— Assignment —
Go to the line holding "localparam logic [13:0] ANGLE_HALF" in the entries below and write out exactly every line down to and including the line holding "its condition persists.".

— Materials provided —
######

<file path="src/design/scmc_pkg.sv">
// Package: offsets, bit positions, reset values and timing of the block.
// Assumes a byte-wide register port decoded from the serial interface.
package scmc_pkg;

   // ===
   // Register byte addresses (low byte)
   localparam logic [5:0] OFS_DAC = 6'h30;
   localparam logic [5:0] OFS_OFFSET = 6'h32;
   localparam logic [5:0] OFS_MSC = 6'h34;
   localparam logic [5:0] OFS_SMPL = 6'h36;
   localparam logic [5:0] OFS_STATUS = 6'h3C;
   localparam logic [5:0] OFS_CMD = 6'h3E;

   // ===
   // Status flag positions
   localparam int ST_SUP_LOW = 0;
   localparam int ST_SUP_HIGH = 1;
   localparam int ST_UPD_FAIL = 2;
   localparam int ST_SPI_FAIL = 3;
   localparam int ST_SELF_FAIL = 5;
   localparam int ST_ALM1 = 8;
   localparam int ST_ALM2 = 9;

   // ===
   // Command bit positions
   localparam int CMD_ZERO = 0;
   localparam int CMD_FACTORY = 1;
   localparam int CMD_DAC = 2;
   localparam int CMD_STORE = 3;
   localparam int CMD_CLR = 4;
   localparam int CMD_SOFT_RST = 7;

   // ===
   // Misc-control bits and write masks
   localparam int MSC_DR_SEL = 0;
   localparam int MSC_DR_POL = 1;
   localparam int MSC_DR_EN = 2;
   localparam int MSC_SELF_EN = 8;
   localparam int MSC_REV = 9;
   localparam int MSC_NO_PST = 10;
   localparam logic [15:0] MSC_WMASK = 16'h0707;
   localparam logic [15:0] SMPL_WMASK = 16'h00FF;
   localparam logic [15:0] DAC_WMASK = 16'h0FFF;

   // ===
   // Reset values and the self-test sample period
   localparam logic [15:0] RST_STATUS = 16'h0000;
   localparam logic [15:0] RST_MSC = 16'h0000;
   localparam logic [15:0] RST_SMPL = 16'h0008;
   localparam logic [15:0] RST_OFFSET = 16'h0000;
   localparam logic [15:0] RST_DAC = 16'h0000;
   localparam logic [15:0] SMPL_FAST = 16'h0001;

   // ===
   // Angle codes, 0.025 degree per step
   localparam logic [13:0] ANGLE_FULL = 14'h3840;
   localparam logic [13:0] ANGLE_HALF = 14'h1C20;
   localparam logic [13:0] ANGLE_SELF = 14'h05C8;

   // ===
   // Nonvolatile image entries
   localparam logic [1:0] NV_MSC = 2'h0;
   localparam logic [1:0] NV_SMPL = 2'h1;
   localparam logic [1:0] NV_OFFSET = 2'h2;
   localparam logic [1:0] NV_LAST = 2'h2;

   // ===
   // Timing
   localparam int CLK_MHZ = 200;
   localparam int FLASH_TIME_MS = 50;
   localparam int FLASH_CYCLES = FLASH_TIME_MS * CLK_MHZ * 1000;

   typedef enum logic [1:0] {NV_IDLE, NV_WRITE, NV_WAIT, NV_LOAD} nv_state_e;

endpackage

</file>
<file path="src/design/nv_image_mem.sv">
// Small memory holding the nonvolatile register image.
// Assumes one write or one read per cycle; read data come from a register.
`timescale 1ns/100ps
module nv_image_mem
(
   // Clock
   input wire logic clk,
   // Access
   input wire logic wr_en,
   input wire logic [1:0] addr,
   input wire logic [15:0] wr_data,
   output logic [15:0] rd_data
);
   logic [15:0] mem_ff [0:3];
   logic [15:0] rd_data_ff;

   // ===
   // Storage and registered read
   always_ff @(posedge clk)
   begin
      if (wr_en)
      begin
         mem_ff[addr] <= wr_data;
      end
      rd_data_ff <= mem_ff[addr];
   end

   assign rd_data = rd_data_ff;
endmodule

</file>
<file path="src/design/status_command_misc_control.sv">
// Status flags, global commands and miscellaneous control of a tilt sensor.
// Assumes a byte register port from the serial front end, synchronous inputs.
// Function
// - Status word is read-only, resets to zero, writes ignored.
// - Each flag is set again every cycle while its condition persists.
// - Supply flags at bits 0 and 1 clear themselves when supply is in range.
// - Bit 1 flags supply above 3.625 V, bit 0 below 2.975 V.
// - Bit 3 flags serial failure, bit 2 flags failed control update.
// - Output words carry alarm in bit 14; bits 9 and 8 show alarms.
// - Bit 5 reports self-test failure as one, pass as zero.
// - Write-only command word; ones launch reset, clear, store, latch, factory, zero.
// - Each write of command bit 4 clears once all status flags whose condition is absent in that cycle.
// - Store copies nonvolatile registers to flash; host keeps quiet 50 ms.
// - DAC takes new data only on the latch command.
// - Factory reset zeroes tilt offset, clears filters, then stores to flash.
// - Zeroing loads offset making both outputs zero, then stores to flash.
// - Enabled data-ready drives the selected general-purpose pin after processing.
// - Data-ready goes active on processing done, inactive midway next conversion.
// - Pin priority: misc control over alarm control over pin control.
// - During self-test the inclination outputs show nominal 37 degrees.
// - Self-test forces a fast sample period, restoring the original afterwards.
// - Misc bit 2 enables data-ready, bit 1 active-high, bit 0 second line.
// - Misc bit 9 reverses rotation of both inclination outputs.
`timescale 1ns/100ps
module status_command_misc_control
#(
   parameter int FLASH_WAIT = scmc_pkg::FLASH_CYCLES
)
(
   // Clock and reset
   input wire logic clk,
   input wire logic rst_n,
   // Register port
   input wire logic reg_wr_en,
   input wire logic [5:0] reg_wr_addr,
   input wire logic [7:0] reg_wr_data,
   input wire logic reg_rd_en,
   input wire logic [5:0] reg_rd_addr,
   output logic [15:0] reg_rd_data,
   // Condition inputs
   input wire logic supply_low,
   input wire logic supply_high,
   input wire logic spi_fail,
   input wire logic alarm1_active,
   input wire logic alarm2_active,
   input wire logic self_check_fail,
   // Conversion timing
   input wire logic proc_done,
   input wire logic conv_midway,
   // Angle path
   input wire logic [13:0] incl_raw,
   output logic [15:0] incl_word,
   output logic [15:0] incl180_word,
   // Side effects
   output logic [15:0] sample_period_reg,
   output logic [11:0] dac_code,
   output logic filter_clear,
   output logic flash_busy,
   // Pin claims from alarm control and pin control
   input wire logic [1:0] alm_pin_claim,
   input wire logic [1:0] alm_pin_level,
   input wire logic [1:0] gpio_dir,
   input wire logic [1:0] gpio_level,
   // General-purpose pins
   output logic io_line_first_out,
   output logic io_line_first_oe,
   output logic io_line_second_out,
   output logic io_line_second_oe
);
   import scmc_pkg::*;

   logic [1:0] rst_sync_ff;
   logic rst_s_n;
   logic [7:0] cmd_ff;
   logic [15:0] status_ff;
   logic [15:0] nxt_status;
   logic [15:0] misc_control_reg_ff;
   logic [15:0] smpl_ff;
   logic [15:0] smpl_saved_ff;
   logic [15:0] tilt_offset_reg_ff;
   logic [15:0] dac_data_ff;
   logic [11:0] dac_code_ff;
   logic self_run_ff;
   logic dr_active_ff;
   logic filter_clear_ff;
   logic [15:0] rd_data_ff;
   logic [15:0] incl_word_ff;
   logic [15:0] incl180_word_ff;
   logic [1:0] io_out_ff;
   logic [1:0] io_oe_ff;
   nv_state_e nv_state_ff;
   logic [1:0] nv_idx_ff;
   logic [23:0] wait_cnt_ff;
   logic image_valid_ff;
   logic flash_busy_ff;
   logic load_vld_ff;
   logic [1:0] load_idx_ff;
   logic [15:0] mem_rd;
   logic [15:0] mem_wdata;
   logic mem_wr;
   logic soft_rst;
   logic store_req;
   logic nv_busy;
   logic upd_fail;
   logic [13:0] angle_diff;
   logic [13:0] angle_corr;
   logic [13:0] angle_show;
   logic dr_level;

   // ===
   // Reset release through two flip-flops
   always_ff @(posedge clk or negedge rst_n)
   begin
      if (!rst_n)
      begin
         rst_sync_ff <= 2'h0;
      end
      else
      begin
         rst_sync_ff <= {rst_sync_ff[0], 1'b1};
      end
   end
   assign rst_s_n = rst_sync_ff[1];

   // Merge one byte under a writable mask
   function automatic logic [15:0] merge_byte(input logic [15:0] old, input logic hi,
                                              input logic [7:0] data,
                                              input logic [15:0] mask);
      logic [15:0] nv;
      nv = hi ? {data, old[7:0]} : {old[15:8], data};
      return (nv & mask) | (old & ~mask);
   endfunction

   // ===
   // Command pulses, one cycle each
   always_ff @(posedge clk or negedge rst_s_n)
   begin
      if (!rst_s_n)
      begin
         cmd_ff <= 8'h00;
      end
      else if (reg_wr_en && reg_wr_addr == OFS_CMD)
      begin
         cmd_ff <= reg_wr_data;
      end
      else
      begin
         cmd_ff <= 8'h00;
      end
   end
   assign soft_rst = cmd_ff[CMD_SOFT_RST];
   assign store_req = cmd_ff[CMD_STORE] | cmd_ff[CMD_FACTORY] | cmd_ff[CMD_ZERO];
   assign nv_busy = (nv_state_ff != NV_IDLE);

   // Update failure: store or NV write while busy
   assign upd_fail = (store_req && nv_busy) ||
                     (reg_wr_en && nv_busy && reg_wr_addr[5:1] >= OFS_OFFSET[5:1] &&
                      reg_wr_addr[5:1] <= OFS_SMPL[5:1]);

   // ===
   // Status flags; a set in the clearing cycle wins
   always_comb
   begin
      nxt_status = status_ff;
      if (cmd_ff[CMD_CLR] || soft_rst)
      begin
         nxt_status = RST_STATUS;
      end
      if (spi_fail)
      begin
         nxt_status[ST_SPI_FAIL] = 1'b1;
      end
      if (upd_fail)
      begin
         nxt_status[ST_UPD_FAIL] = 1'b1;
      end
      if (self_run_ff && self_check_fail)
      begin
         nxt_status[ST_SELF_FAIL] = 1'b1;
      end
      if (alarm1_active)
      begin
         nxt_status[ST_ALM1] = 1'b1;
      end
      if (alarm2_active)
      begin
         nxt_status[ST_ALM2] = 1'b1;
      end
      // Supply flags follow the comparators directly
      nxt_status[ST_SUP_LOW] = supply_low;
      nxt_status[ST_SUP_HIGH] = supply_high;
   end

   // Status register: no write path reaches it
   always_ff @(posedge clk or negedge rst_s_n)
   begin
      if (!rst_s_n)
      begin
         status_ff <= RST_STATUS;
      end
      else
      begin
         status_ff <= nxt_status;
      end
   end

   // ===
   // Misc control; self-test bit is volatile
   always_ff @(posedge clk or negedge rst_s_n)
   begin
      if (!rst_s_n)
      begin
         misc_control_reg_ff <= RST_MSC;
      end
      else if (soft_rst)
      begin
         misc_control_reg_ff <= RST_MSC;
      end
      else if (load_vld_ff && load_idx_ff == NV_MSC)
      begin
         misc_control_reg_ff <= mem_rd & MSC_WMASK & ~(16'h0001 << MSC_SELF_EN);
      end
      else if (reg_wr_en && !nv_busy && reg_wr_addr[5:1] == OFS_MSC[5:1])
      begin
         misc_control_reg_ff <= merge_byte(misc_control_reg_ff, reg_wr_addr[0],
                                           reg_wr_data, MSC_WMASK);
      end
   end

   // ===
   // Sample period with self-test swap and restore
   always_ff @(posedge clk or negedge rst_s_n)
   begin
      if (!rst_s_n)
      begin
         smpl_ff <= RST_SMPL;
         smpl_saved_ff <= RST_SMPL;
         self_run_ff <= 1'b0;
      end
      else if (soft_rst)
      begin
         smpl_ff <= self_run_ff ? smpl_saved_ff : smpl_ff;
         self_run_ff <= 1'b0;
      end
      else if (misc_control_reg_ff[MSC_SELF_EN] && !self_run_ff)
      begin
         smpl_saved_ff <= smpl_ff;
         smpl_ff <= SMPL_FAST;
         self_run_ff <= 1'b1;
      end
      else if (!misc_control_reg_ff[MSC_SELF_EN] && self_run_ff)
      begin
         smpl_ff <= smpl_saved_ff;
         self_run_ff <= 1'b0;
      end
      else if (load_vld_ff && load_idx_ff == NV_SMPL)
      begin
         smpl_ff <= mem_rd & SMPL_WMASK;
      end
      else if (reg_wr_en && !nv_busy && !self_run_ff &&
               reg_wr_addr[5:1] == OFS_SMPL[5:1])
      begin
         smpl_ff <= merge_byte(smpl_ff, reg_wr_addr[0], reg_wr_data, SMPL_WMASK);
      end
   end

   // ===
   // Tilt offset: host write, factory reset, zeroing, image reload
   always_ff @(posedge clk or negedge rst_s_n)
   begin
      if (!rst_s_n)
      begin
         tilt_offset_reg_ff <= RST_OFFSET;
      end
      else if (soft_rst || (cmd_ff[CMD_FACTORY] && !nv_busy))
      begin
         tilt_offset_reg_ff <= RST_OFFSET;
      end
      else if (cmd_ff[CMD_ZERO] && !nv_busy)
      begin
         tilt_offset_reg_ff <= {2'h0, incl_raw};
      end
      else if (load_vld_ff && load_idx_ff == NV_OFFSET)
      begin
         tilt_offset_reg_ff <= mem_rd;
      end
      else if (reg_wr_en && !nv_busy && reg_wr_addr[5:1] == OFS_OFFSET[5:1])
      begin
         tilt_offset_reg_ff <= merge_byte(tilt_offset_reg_ff, reg_wr_addr[0],
                                          reg_wr_data, 16'h3FFF);
      end
   end

   // ===
   // DAC data bytes and latched code
   always_ff @(posedge clk or negedge rst_s_n)
   begin
      if (!rst_s_n)
      begin
         dac_data_ff <= RST_DAC;
         dac_code_ff <= 12'h000;
         filter_clear_ff <= 1'b0;
      end
      else
      begin
         if (reg_wr_en && reg_wr_addr[5:1] == OFS_DAC[5:1])
         begin
            dac_data_ff <= merge_byte(dac_data_ff, reg_wr_addr[0], reg_wr_data, DAC_WMASK);
         end
         if (cmd_ff[CMD_DAC])
         begin
            dac_code_ff <= dac_data_ff[11:0];
         end
         filter_clear_ff <= cmd_ff[CMD_FACTORY] && !nv_busy;
      end
   end

   // ===
   // Flash store and reload sequencer
   always_ff @(posedge clk or negedge rst_s_n)
   begin
      if (!rst_s_n)
      begin
         nv_state_ff <= NV_IDLE;
         nv_idx_ff <= 2'h0;
         wait_cnt_ff <= 24'h000000;
         image_valid_ff <= 1'b0;
         flash_busy_ff <= 1'b0;
         load_vld_ff <= 1'b0;
         load_idx_ff <= 2'h0;
      end
      else
      begin
         load_vld_ff <= (nv_state_ff == NV_LOAD);
         load_idx_ff <= nv_idx_ff;
         case (nv_state_ff)
            NV_IDLE:
            begin
               nv_idx_ff <= 2'h0;
               if (soft_rst && image_valid_ff)
               begin
                  nv_state_ff <= NV_LOAD;
               end
               else if (store_req)
               begin
                  nv_state_ff <= NV_WRITE;
                  flash_busy_ff <= 1'b1;
               end
            end
            NV_WRITE:
            begin
               nv_idx_ff <= nv_idx_ff + 2'h1;
               if (nv_idx_ff == NV_LAST)
               begin
                  image_valid_ff <= 1'b1;
                  wait_cnt_ff <= 24'(FLASH_WAIT - 1);
                  nv_state_ff <= NV_WAIT;
               end
            end
            NV_WAIT:
            begin
               // Flash programming time, busy shown throughout
               wait_cnt_ff <= wait_cnt_ff - 24'h000001;
               if (wait_cnt_ff == 24'h000000)
               begin
                  nv_state_ff <= NV_IDLE;
                  flash_busy_ff <= 1'b0;
               end
            end
            NV_LOAD:
            begin
               nv_idx_ff <= nv_idx_ff + 2'h1;
               if (nv_idx_ff == NV_LAST)
               begin
                  nv_state_ff <= NV_IDLE;
               end
            end
            default:
            begin
               nv_state_ff <= NV_IDLE;
            end
         endcase
      end
   end

   // Image data: the period from before any self-test is stored
   assign mem_wr = (nv_state_ff == NV_WRITE);
   assign mem_wdata = (nv_idx_ff == NV_MSC) ? (misc_control_reg_ff & MSC_WMASK) :
                      (nv_idx_ff == NV_SMPL) ? (self_run_ff ? smpl_saved_ff : smpl_ff) :
                      tilt_offset_reg_ff;

   nv_image_mem u_nv_image_mem
   (
      .clk(clk),
      .wr_en(mem_wr),
      .addr(nv_idx_ff),
      .wr_data(mem_wdata),
      .rd_data(mem_rd)
   );

   // ===
   // Angle outputs: offset, reverse rotation, self-test override
   assign angle_diff = (incl_raw >= tilt_offset_reg_ff[13:0]) ?
                       (incl_raw - tilt_offset_reg_ff[13:0]) :
                       (incl_raw + ANGLE_FULL - tilt_offset_reg_ff[13:0]);
   assign angle_corr = (misc_control_reg_ff[MSC_REV] && angle_diff != 14'h0000) ?
                       (ANGLE_FULL - angle_diff) : angle_diff;
   assign angle_show = self_run_ff ? ANGLE_SELF : angle_corr;

   // Output words with the alarm indicator in bit 14
   always_ff @(posedge clk or negedge rst_s_n)
   begin
      if (!rst_s_n)
      begin
         incl_word_ff <= 16'h0000;
         incl180_word_ff <= 16'h0000;
      end
      else
      begin
         incl_word_ff <= {1'b0, status_ff != RST_STATUS, angle_show};
         incl180_word_ff <= {1'b0, status_ff != RST_STATUS,
                             (angle_show > ANGLE_HALF) ? (angle_show - ANGLE_FULL) :
                             angle_show};
      end
   end

   // ===
   // Data-ready pulse, processing done to midway
   always_ff @(posedge clk or negedge rst_s_n)
   begin
      if (!rst_s_n)
      begin
         dr_active_ff <= 1'b0;
      end
      else if (soft_rst || !misc_control_reg_ff[MSC_DR_EN])
      begin
         dr_active_ff <= 1'b0;
      end
      else if (proc_done)
      begin
         dr_active_ff <= 1'b1;
      end
      else if (conv_midway)
      begin
         dr_active_ff <= 1'b0;
      end
   end
   assign dr_level = dr_active_ff ~^ misc_control_reg_ff[MSC_DR_POL];

   // ===
   // Pin arbitration, one copy per general-purpose pin
   genvar gi;
   generate
      for (gi = 0; gi < 2; gi++)
      begin : g_pin
         always_ff @(posedge clk or negedge rst_s_n)
         begin
            if (!rst_s_n)
            begin
               io_out_ff[gi] <= 1'b0;
               io_oe_ff[gi] <= 1'b0;
            end
            else if (misc_control_reg_ff[MSC_DR_EN] &&
                     misc_control_reg_ff[MSC_DR_SEL] == 1'(gi))
            begin
               io_out_ff[gi] <= dr_level;
               io_oe_ff[gi] <= 1'b1;
            end
            else if (alm_pin_claim[gi])
            begin
               io_out_ff[gi] <= alm_pin_level[gi];
               io_oe_ff[gi] <= 1'b1;
            end
            else
            begin
               io_out_ff[gi] <= gpio_level[gi];
               io_oe_ff[gi] <= gpio_dir[gi];
            end
         end
      end
   endgenerate

   // ===
   // Register read; command and unmapped words read zero
   always_ff @(posedge clk or negedge rst_s_n)
   begin
      if (!rst_s_n)
      begin
         rd_data_ff <= 16'h0000;
      end
      else if (reg_rd_en)
      begin
         if (reg_rd_addr[5:1] == OFS_STATUS[5:1])
         begin
            rd_data_ff <= status_ff;
         end
         else if (reg_rd_addr[5:1] == OFS_MSC[5:1])
         begin
            rd_data_ff <= misc_control_reg_ff;
         end
         else if (reg_rd_addr[5:1] == OFS_SMPL[5:1])
         begin
            rd_data_ff <= smpl_ff;
         end
         else if (reg_rd_addr[5:1] == OFS_OFFSET[5:1])
         begin
            rd_data_ff <= tilt_offset_reg_ff;
         end
         else if (reg_rd_addr[5:1] == OFS_DAC[5:1])
         begin
            rd_data_ff <= dac_data_ff;
         end
         else
         begin
            rd_data_ff <= 16'h0000;
         end
      end
   end

   // Output connections, all from flip-flops
   assign reg_rd_data = rd_data_ff;
   assign incl_word = incl_word_ff;
   assign incl180_word = incl180_word_ff;
   assign sample_period_reg = smpl_ff;
   assign dac_code = dac_code_ff;
   assign filter_clear = filter_clear_ff;
   assign flash_busy = flash_busy_ff;
   assign io_line_first_out = io_out_ff[0];
   assign io_line_first_oe = io_oe_ff[0];
   assign io_line_second_out = io_out_ff[1];
   assign io_line_second_oe = io_oe_ff[1];
endmodule

</file>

######

— Response to the exercise —
   localparam logic [13:0] ANGLE_HALF = 14'h1C20;
   localparam logic [13:0] ANGLE_SELF = 14'h05C8;

   // ===
   // Nonvolatile image entries
   localparam logic [1:0] NV_MSC = 2'h0;
   localparam logic [1:0] NV_SMPL = 2'h1;
   localparam logic [1:0] NV_OFFSET = 2'h2;
   localparam logic [1:0] NV_LAST = 2'h2;

   // ===
   // Timing
   localparam int CLK_MHZ = 200;
   localparam int FLASH_TIME_MS = 50;
   localparam int FLASH_CYCLES = FLASH_TIME_MS * CLK_MHZ * 1000;

   typedef enum logic [1:0] {NV_IDLE, NV_WRITE, NV_WAIT, NV_LOAD} nv_state_e;

endpackage

</file>
<file path="src/design/nv_image_mem.sv">
// Small memory holding the nonvolatile register image.
// Assumes one write or one read per cycle; read data come from a register.
`timescale 1ns/100ps
module nv_image_mem
(
   // Clock
   input wire logic clk,
   // Access
   input wire logic wr_en,
   input wire logic [1:0] addr,
   input wire logic [15:0] wr_data,
   output logic [15:0] rd_data
);
   logic [15:0] mem_ff [0:3];
   logic [15:0] rd_data_ff;

   // ===
   // Storage and registered read
   always_ff @(posedge clk)
   begin
      if (wr_en)
      begin
         mem_ff[addr] <= wr_data;
      end
      rd_data_ff <= mem_ff[addr];
   end

   assign rd_data = rd_data_ff;
endmodule

</file>
<file path="src/design/status_command_misc_control.sv">
// Status flags, global commands and miscellaneous control of a tilt sensor.
// Assumes a byte register port from the serial front end, synchronous inputs.
// Function
// - Status word is read-only, resets to zero, writes ignored.
// - Each flag is set again every cycle while its condition persists.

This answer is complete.